Correct me if I'm wrong, but I believe the coil pack you pulled the plugs off of (that made no difference) is the one that feeds the sparkplugs that fire on the exhaust stroke. They just light off the exhaust gasses one more time for emissions sake( maybe an inconsequential amount of power is made, this ain't a dual plug per cylinder HEMI drag motor).With that in mind, the engine should be able to run without that bank of plugs firing. Hope that helps!
 
freakintiger said:
Correct me if I'm wrong, but I believe the coil pack you pulled the plugs off of (that made no difference) is the one that feeds the sparkplugs that fire on the exhaust stroke. They just light off the exhaust gasses one more time for emissions sake( maybe an inconsequential amount of power is made, this ain't a dual plug per cylinder HEMI drag motor).With that in mind, the engine should be able to run without that bank of plugs firing. Hope that helps!

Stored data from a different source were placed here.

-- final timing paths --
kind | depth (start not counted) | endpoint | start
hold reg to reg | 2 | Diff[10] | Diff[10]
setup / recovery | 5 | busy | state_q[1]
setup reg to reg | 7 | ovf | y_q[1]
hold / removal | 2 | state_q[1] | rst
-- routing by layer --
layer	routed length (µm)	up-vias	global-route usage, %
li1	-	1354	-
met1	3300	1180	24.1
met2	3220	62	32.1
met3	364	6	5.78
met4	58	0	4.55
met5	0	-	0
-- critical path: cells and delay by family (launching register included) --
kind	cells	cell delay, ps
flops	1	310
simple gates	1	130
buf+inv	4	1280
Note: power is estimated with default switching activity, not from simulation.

That misconception is still around!!

Both plugs fire at the same time for combustion ... specifically, both plugs for a hot spark for combustion and, due to the way they are wired, both plugs fire a weak spark on the exhaust stroke. The weak spark doesn't even fire until the piston is almost at the top and has already pushed out most of the exhaust gases. The improvement in efficiency and emissions is only due to both plugs firing at the same time for combustion.

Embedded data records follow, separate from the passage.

--- src/rtl/router_fifo_reader.sv ---
// router_fifo_reader: read-side engine for one router output FIFO.
// Pulls 9-bit words (bit8 = header flag) with 1-cycle read latency, frames
// header + N payload + parity packets into a 2-entry skid buffer, and drives
// a valid/ready byte stream with sop/eop. Flags parity and framing errors, and
// issues a one-cycle soft reset to the FIFO when the downstream stalls too long.
// Optional statistics counters are enabled by defining ROUTER_RD_STATS_EN.
module router_fifo_reader #(
  parameter int TIMEOUT = 30,
  parameter int TO_W    = 5
) (
  input  logic        clk,
  input  logic        rst,
  input  logic        fifo_emp,
  input  logic [8:0]  fifo_data,
  output logic        fifo_rd_en,
  output logic        rstsoft,
  output logic [7:0]  out_data,
  output logic        out_valid,
  input  logic        out_ready,
  output logic        out_sop,
  output logic        out_eop,
  output logic        parity_err,
  output logic        frame_err,
  output logic        busy
`ifdef ROUTER_RD_STATS_EN
  ,
  output logic [15:0] pkt_cnt,
  output logic [15:0] err_cnt
`endif
);

  localparam int DEPTH = 2;

  typedef enum logic [1:0] {
    S_IDLE    = 2'd0,
    S_PAYLOAD = 2'd1,
    S_PARITY  = 2'd2
  } state_t;

  // One skid-buffer slot; perr is precomputed so parity_err lines up with the eop transfer.
  typedef struct packed {
    logic [7:0] data;
    logic       sop;
    logic       eop;
    logic       perr;
  } entry_t;

  state_t                  state_reg, state_next;
  logic [5:0]              cnt_reg, cnt_next;
  logic [7:0]              par_reg, par_next;
  logic [1:0]              occ_reg, occ_next;
  logic [1:0]              occ_after_pop;
  logic                    inflight_reg;
  logic [TO_W-1:0]         stall_reg;
  entry_t [DEPTH-1:0]      buf_reg;
  entry_t [DEPTH-1:0]      buf_next;
  entry_t                  head;
  entry_t                  push_ent;
  logic                    push;
  logic                    pop;
  logic                    frame_viol;
  logic                    wr_idx;
  logic [2:0]              level;

  assign head       = buf_reg[0];
  // The stall counter sitting at TIMEOUT is the soft-reset cycle itself.
  assign rstsoft    = (stall_reg == TO_W'(TIMEOUT));
  // Hold the stream idle during the soft-reset cycle so nothing is handed
  // downstream that is about to be flushed.
  assign out_valid  = (occ_reg != 2'd0) && !rstsoft;
  assign out_data   = out_valid ? head.data : 8'h00;
  assign out_sop    = out_valid & head.sop;
  assign out_eop    = out_valid & head.eop;
  assign pop        = out_valid & out_ready;
  assign parity_err = pop & head.eop & head.perr;
  assign frame_err  = frame_viol;
  assign busy       = (state_reg != S_IDLE);

  // Slots committed next cycle, net of this cycle's pop, so a steady
  // read/push/pop pipeline keeps one byte per cycle flowing.
  assign level      = {1'b0, occ_reg} + {2'b00, inflight_reg} - {2'b00, pop};
  assign fifo_rd_en = !rst && !fifo_emp && !rstsoft && (level < 3'd2);

  // Occupancy after the pop decides where a returning word lands.
  assign occ_after_pop = occ_reg - {1'b0, pop};
  assign wr_idx        = occ_after_pop[0];
  assign occ_next      = occ_after_pop + {1'b0, push};

  // Classify the returning FIFO word and compute packet-framing next state.
  always_comb begin
    state_next = state_reg;
    cnt_next   = cnt_reg;
    par_next   = par_reg;
    push       = 1'b0;
    push_ent   = '0;
    frame_viol = 1'b0;
    if (inflight_reg && !rstsoft) begin
      if (fifo_data[8]) begin
        // A header always starts a fresh packet; mid-packet it aborts the old one.
        frame_viol    = (state_reg != S_IDLE);
        push          = 1'b1;
        push_ent.data = fifo_data[7:0];
        push_ent.sop  = 1'b1;
        par_next      = fifo_data[7:0];
        cnt_next      = fifo_data[7:2];
        state_next    = (fifo_data[7:2] != 6'd0) ? S_PAYLOAD : S_PARITY;
      end else begin
        case (state_reg)
          S_IDLE: begin
            frame_viol = 1'b1;
          end
          S_PAYLOAD: begin
            push          = 1'b1;
            push_ent.data = fifo_data[7:0];
            par_next      = par_reg ^ fifo_data[7:0];
            cnt_next      = cnt_reg - 6'd1;
            if (cnt_reg == 6'd1) begin
              state_next = S_PARITY;
            end
          end
          S_PARITY: begin
            push          = 1'b1;
            push_ent.data = fifo_data[7:0];
            push_ent.eop  = 1'b1;
            push_ent.perr = (fifo_data[7:0] != par_reg);
            state_next    = S_IDLE;
          end
          default: begin
            state_next = S_IDLE;
          end
        endcase
      end
    end
  end

  // Per-slot next value: a push into this slot wins, otherwise shift toward the head on pop.
  for (genvar gi = 0; gi < DEPTH; gi++) begin : g_ent
    entry_t shift_src;
    if (gi < DEPTH - 1) begin : g_shift
      assign shift_src = buf_reg[gi+1];
    end else begin : g_hold
      assign shift_src = buf_reg[gi];
    end
    assign buf_next[gi] = (push && (int'(wr_idx) == gi)) ? push_ent :
                          (pop ? shift_src : buf_reg[gi]);
  end

  // Skid buffer storage and occupancy; soft reset flushes both.
  always_ff @(posedge clk) begin
    if (rst || rstsoft) begin
      buf_reg <= '0;
      occ_reg <= 2'd0;
    end else begin
      buf_reg <= buf_next;
      occ_reg <= occ_next;
    end
  end

  // Framing state, payload countdown and running parity.
  always_ff @(posedge clk) begin
    if (rst || rstsoft) begin
      state_reg <= S_IDLE;
      cnt_reg   <= 6'd0;
      par_reg   <= 8'h00;
    end else begin
      state_reg <= state_next;
      cnt_reg   <= cnt_next;
      par_reg   <= par_next;
    end
  end

  // Track the outstanding read; rd_en is already low during reset and soft reset.
  always_ff @(posedge clk) begin
    if (rst) begin
      inflight_reg <= 1'b0;
    end else begin
      inflight_reg <= fifo_rd_en;
    end
  end

  // Count consecutive stalled cycles; any transfer or idle stream clears it.
  always_ff @(posedge clk) begin
    if (rst || rstsoft) begin
      stall_reg <= '0;
    end else if (out_valid && !out_ready) begin
      stall_reg <= stall_reg + TO_W'(1);
    end else begin
      stall_reg <= '0;
    end
  end

`ifdef ROUTER_RD_STATS_EN
  // Saturating packet and error event counters, cleared only by rst.
  always_ff @(posedge clk) begin
    if (rst) begin
      pkt_cnt <= 16'h0000;
      err_cnt <= 16'h0000;
    end else begin
      if (pop && head.eop && (pkt_cnt != 16'hFFFF)) begin
        pkt_cnt <= pkt_cnt + 16'd1;
      end
      if ((parity_err || frame_err || rstsoft) && (err_cnt != 16'hFFFF)) begin
        err_cnt <= err_cnt + 16'd1;
      end
    end
  end
`endif

endmodule

--- config.mk ---
export PLATFORM = sky130hd
export DESIGN_NAME = router_fifo_reader
export DESIGN_NICKNAME = d
export VERILOG_FILES = /design/src/rtl/router_fifo_reader.sv
export SDC_FILE = /design/constraint.sdc
export NUM_CORES = 1
export LEC_CHECK = 0
export ABC_AREA = 1
export CORE_AREA = 3 3 88 90
export DETAILED_ROUTE_END_ITERATION = 8
export DIE_AREA = 0 0 91 93
export GPL_TIMING_DRIVEN = 0
export PLACE_DENSITY = 0.69
export SLEW_MARGIN = 20
export SYNTH_ARGS = -nofsm -noshare
export SYNTH_HDL_FRONTEND = slang
export SYNTH_SLANG_ARGS = --single-unit
--- constraint.sdc ---
create_clock -name clk -period 3.3 [get_ports clk]
set_input_delay 0.66 -clock clk [delete_from_list [all_inputs] [get_ports clk]]
set_output_delay 0.66 -clock clk [all_outputs]
set_load 0.03 [all_outputs]
==> metrics.md <==
| Metric | Value |
|---|---|
| Layout cells sized above 1 | 10.77% |
| CP required | 2.64 ns |
| Area grow syn2layout | 21.20% |
| Post-Syn Nets | 414 |
| Worst Path Arrival | 2.48 ns |
| Pwr dens | 518.3 mW/mm2 |
| Core Area | 0.007137 mm2 |
| Final clock skew | 0.006292 ns |
| Post-route cell area | 0.003247 mm2 |
| Total Routing Usage GR | 15.60% |
| Ys Warns | 0 |
| Fmax | 318.4 MHz |
| CP endpoint kind | output port |
| CTS max path bufs | 2 |
| Chip height | 93 um |
| Final hold viol count | 0 |
| Peak supply drop | 0.2495 mV |
| Average size of a mapped cell | 6.869 um2 |
| CTS tree | yes |
| Drt first pass iters | 5 |
| Grt ovf | 0 |
| Pins Over Slew Limit | 0 |
| WL/cell | 11.83 um |
| Die width | 91 um |
| Register area share after synthesis | 34.38% |
| Leak | 1.454 nW |
| H-tree level count | 2 |
| Share of the synthesized area in the top cell type | 34.38% |
| Number of buffers created by CTS | 5 |
| Die area | 0.008463 mm2 |
| Largest net degree at the start of global routing | 16 |
| Routability cong. | 0.8677 |
| IO Pins | 29 |
| Total number of vias | 2522 |
| Worst skew pair latency | 0.30 ns |
| Status | finished clean |
| Initial core utilization | 37.54% |
| Tightest Hold Check Type | register to register |
| Endpoints failing setup | 0 |
| Vias in the first global route | 2305 |
| Cell row count | 31 |
| Max-capacitance violation count | 0 |
| Final min period | 3.140 ns |
| Mapped cell area | 0.002679 mm2 |
| Crit-path max FO | 10 |
| Slew @ Worst Pin | 0.4704 ns |
| Clock-pin transition on the worst setup and hold timing paths | 0.08 ns |
| CTS root buf | clkbuf_8 |
| Antenna diode count | 0 |
| Hold Buf Count CTS | 0 |
| DR DRC count | 0 |
| Initial antenna violation count | 0 |
| Register bit count reported by yosys | 46 |
| Cell variety after synth | 33 |
| Final #Nets | 450 |
| CP Launch Type | register |
| Flop2flop setup slack | 0.83 ns |
| First-pass GRT wire length | 10810 um |
| Synth Instances | 390 |
| Cells after DPL | 517 |
| Largest register FFs | 22 |
| DRT antenna net count | 0 |
| Placed inst area | 0.003083 mm2 |
| Final Cycle Share | 95.16% |
| I/O Buffers | 28 |
| Via density | 4.795 |
| Crit Path Class | register to output port |
| Top post-synthesis cells by area | dfxtp_1, nand2_1, a21oi_1, nand3_1, inv_1 |
| Yosys top cell by area | dfxtp_1 |
| Relative slew slack | 68.64% |
| 1st-iter DRT viols | 179 |
| Post-Layout Cell Count | 526 |
| Clk sinks | 46 |
| Final HPWL DP | 4751 um |
| Routed wire length | 6221 um |
==> cell families (layout without fill, tap and decap cells) <==
family / after synthesis / count (layout) / share of synthesized area [%]
adders and majority gates: 11 / 11 / 5.418
buffers and inverters: 70 / 107 / 11.21
and+or+nand+nor: 179 / 179 / 31.29
AOI/OAI and AO/OA: 79 / 79 / 16.07
DFF: 46 / 46 / 34.38
xor gates and xnor gates: 5 / 5 / 1.635
==> power breakdown <==
part	internal, mW	switching (mW)	leakage [nW]
logic	0.194	0.341	1.01
registers	0.609	0.0362	0.374
clock network	0.303	0.200	0.0683
total	1.11	0.577	1.45
==> cells in the mapped netlist <==
master     n
o21ai_1    1
clkinv_1   2
nand3_4    1
or2_4      1
a211oi_2   2
nand2_8    1
nand3_1   37
ha_1      10
a21oi_2    2
nor3_1     2
nor2_8     2
o21ai_0   33
fa_1       1
o21ai_2    2
buf_6      2
nand2_2    1
nand3b_1   2
buf_2      5
nand4_1    2
xor2_1     3
nor2_1    36
xnor2_1    2
a21boi_0   2
nand2_1   88
inv_1     49
buf_12     1
a21oi_1   37
dfxtp_1   46
nor2_2     2
inv_2      6
clkbuf_1   5
nor2_4     1
nand2_4    3
==> final timing paths <==
kind	start	to	cells past startpoint
setup / recovery	stall_reg[0]	fifo_rd_en	13
hold / removal	stall_reg[0]	stall_reg[0]	1
setup reg to reg	stall_reg[0]	buf_reg[0]	16
hold reg to reg	stall_reg[0]	stall_reg[0]	1
==> cell type report <==
type | count | area, um2
plain buffers | 13 | 90.09
repair buffers | 29 | 286.5
flip-flops and latches | 46 | 922.1
well taps | 99 | 123.9
inverters | 57 | 214.0
fillers | 775 | 3890
multi-input cells | 274 | 1473
clock inverters | 3 | 68.82
clock buffers | 5 | 68.82
==> routing by layer <==
| metal | track usage (%) | vias to the layer above | wire length, um |
|---|---|---|---|
| met4 | 3.769 | 0 | 51 |
| met1 | 20.59 | 1110 | 2805 |
| met2 | 26.36 | 88 | 2939 |
| met3 | 2.977 | 5 | 424 |
| met5 | 0 | - | 0 |
| li1 | - | 1319 | - |
==> critical path: stages, from the launching register on <==
cell,delay [ns]
dfxtp_2,0.36
inv_1,0.05
ha_1,0.22
nand2_4,0.10
inv_2,0.05
nand2_4,0.08
nand3_4,0.08
buf_8,0.15
nand2_1,0.05
nand3_1,0.10
fa_2,0.53
nand2_1,0.08
nor3_2,0.15
buf_4,0.19
==> per-stage QoR <==
stage,hold slack (ns),power [mW],setup WS (ns),util (%),setup TNS (ns)
detailed placement,0.4601,1.177,-0.5993,43.20,-0.5993
global placement,0.4450,1.167,-0.5644,43.20,-0.5644
floorplan,0.4300,1.033,0.1233,-,0
finish,0.4383,1.683,0.1598,45.49,0
global route,0.4600,1.808,-0.02566,45.49,-0.02566
CTS,0.4386,1.684,0.03550,45.13,0
==> layout by cell type (no fill, tap or decap), drive strengths merged <==
master / netlist / routed
clkdlybuf4s50: 0 / 25
a211oi: 2 / 2
dlymetal6s2s: 0 / 1
nor2: 41 / 41
nand3b: 2 / 2
ha: 10 / 10
dfxtp: 46 / 46
xor2: 3 / 3
clkbuf: 5 / 10
a21oi: 39 / 39
inv: 55 / 55
clkinv: 2 / 3
nor3: 2 / 2
o21ai: 36 / 36
nand3: 38 / 38
nand4: 2 / 2
bufinv: 0 / 2
fa: 1 / 1
or2: 1 / 1
buf: 8 / 10
dlygate4sd2: 0 / 1
nand2: 93 / 93
xnor2: 2 / 2
a21boi: 2 / 2
==> timing repair <==
action / in CTS / in global routing
setup buffers: 0 / 1
pin swaps: 0 / 1
setup endpoints to repair: 1 / 2
gates resized for setup: 10 / 4
Note: power is estimated with default switching activity, not from simulation.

As for what you noticed, being able to unplug one coil pack, is due to the inhibit signal from the computer that cause only one coil pack to fire during certain conditions.
 
a351Must2 said:
That misconception is still around!!

Both plugs fire at the same time for combustion ... specifically, both plugs for a hot spark for combustion and, due to the way they are wired, both plugs fire a weak spark on the exhaust stroke. The weak spark doesn't even fire until the piston is almost at the top and has already pushed out most of the exhaust gases. The improvement in efficiency and emissions is only due to both plugs firing at the same time for combustion.

As for what you noticed, being able to unplug one coil pack, is due to the inhibit signal from the computer that cause only one coil pack to fire during certain conditions.

Touring23 said:
The second plug is worth 8-12 ft-lbs on an N/A engine.

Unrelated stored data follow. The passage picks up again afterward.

==> config.mk <==
export PLATFORM = sky130hd
export DESIGN_NAME = if_fetch_stage
export DESIGN_NICKNAME = d
export VERILOG_FILES = /design/src/rtl/if_fetch_stage.sv
export SDC_FILE = /design/constraint.sdc
export NUM_CORES = 1
export LEC_CHECK = 0
export CAP_MARGIN = 20
export CORE_UTILIZATION = 41
export CTS_BUF_LIST = sky130_fd_sc_hd__clkbuf_16
export CTS_CLUSTER_SIZE = 40
export DETAILED_ROUTE_END_ITERATION = 10
export GPL_TIMING_DRIVEN = 1
export PLACE_DENSITY = 0.78
export SLEW_MARGIN = 5
export SYNTH_ARGS = -nofsm -noshare
export SYNTH_HDL_FRONTEND = slang
export SYNTH_SLANG_ARGS = --single-unit
==> constraint.sdc <==
create_clock -name clk -period 1.95 [get_ports clk]
set_input_delay 0.39 -clock clk [delete_from_list [all_inputs] [get_ports clk]]
set_output_delay 0.39 -clock clk [all_outputs]
set_load 0.02 [all_outputs]
==> src/rtl/if_fetch_stage.sv <==
// Instruction-fetch stage: PC register, next-PC priority mux and IF/ID register.
// Optional macro IRQ_SYNC_EN puts irq through a 2-flop synchroniser before use.
module if_fetch_stage #(
  parameter logic [31:0] RESET_PC = 32'h8000_0000,
  parameter logic [31:0] IRQ_VEC  = 32'h8000_0004
) (
  input  logic        clk,
  input  logic        reset,
  input  logic        stall,
  input  logic        flush,
  input  logic        redirect_en,
  input  logic [31:0] redirect_pc,
  input  logic        irq,
  output logic [31:0] imem_addr,
  input  logic [31:0] imem_rdata,
  output logic [31:0] ins_out,
  output logic [31:0] pc_out,
  output logic [31:0] pc4_out,
  output logic        irq_out,
  output logic        valid_out
);

  typedef struct packed {
    logic [31:0] ins;
    logic [31:0] pc;
    logic [31:0] pc4;
    logic        irq;
    logic        valid;
  } ifid_t;

  localparam logic [31:0] RESET_PC4 = {RESET_PC[31], RESET_PC[30:0] + 31'd4};
  localparam ifid_t IFID_RST = '{ins: 32'd0, pc: RESET_PC, pc4: RESET_PC4, irq: 1'b0, valid: 1'b0};
  localparam ifid_t BUBBLE   = '0;

  logic [31:0] pc, pc_nxt, pc_inc;
  ifid_t       ifid, ifid_nxt;
  logic        irq_eff, irq_take;

`ifdef IRQ_SYNC_EN
  logic [1:0] irq_sync;

  always_ff @(posedge clk or negedge reset) begin
    if (!reset) irq_sync <= '0;
    else        irq_sync <= {irq_sync[0], irq};
  end

  assign irq_eff = irq_sync[1];
`else
  assign irq_eff = irq;
`endif

  // Bit 31 is the supervisor flag: it never takes a carry from the increment.
  assign pc_inc   = {pc[31], pc[30:0] + 31'd4};
  assign irq_take = irq_eff & ~pc[31];

  always_comb begin
    pc_nxt   = pc;
    ifid_nxt = ifid;
    if (redirect_en) begin
      pc_nxt   = {redirect_pc[31:2], 2'b00};
      ifid_nxt = BUBBLE;
    end else if (stall) begin
      if (flush) ifid_nxt = BUBBLE;
    end else if (irq_take) begin
      // Interrupt entry carries the un-executed PC as the return address.
      pc_nxt   = IRQ_VEC;
      ifid_nxt = '{ins: 32'd0, pc: pc, pc4: pc_inc, irq: 1'b1, valid: 1'b1};
    end else if (flush) begin
      pc_nxt   = pc_inc;
      ifid_nxt = BUBBLE;
    end else begin
      pc_nxt   = pc_inc;
      ifid_nxt = '{ins: imem_rdata, pc: pc, pc4: pc_inc, irq: 1'b0, valid: 1'b1};
    end
  end

  always_ff @(posedge clk or negedge reset) begin
    if (!reset) begin
      pc   <= RESET_PC;
      ifid <= IFID_RST;
    end else begin
      pc   <= pc_nxt;
      ifid <= ifid_nxt;
    end
  end

  assign imem_addr = pc;
  assign ins_out   = ifid.ins;
  assign pc_out    = ifid.pc;
  assign pc4_out   = ifid.pc4;
  assign irq_out   = ifid.irq;
  assign valid_out = ifid.valid;

endmodule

Thankyou for pointing out my error, always glad to learn something new about this motor of mine! Now I feel better about trying to juice every drop of power out of it(should be a kick-butt daily driver soon!) .
 
That's what they do during normal running (but not at startup); the two flame fronts and less pumping losses account for the additional 8-12 ft-lbs I mentioned earlier, and that's how TheShape was able to disconnect a coil pack and it continues to run.
To be more precise, four plugs fire simultaneously: The two on the compression stroke and a pair on what's called the waste spark.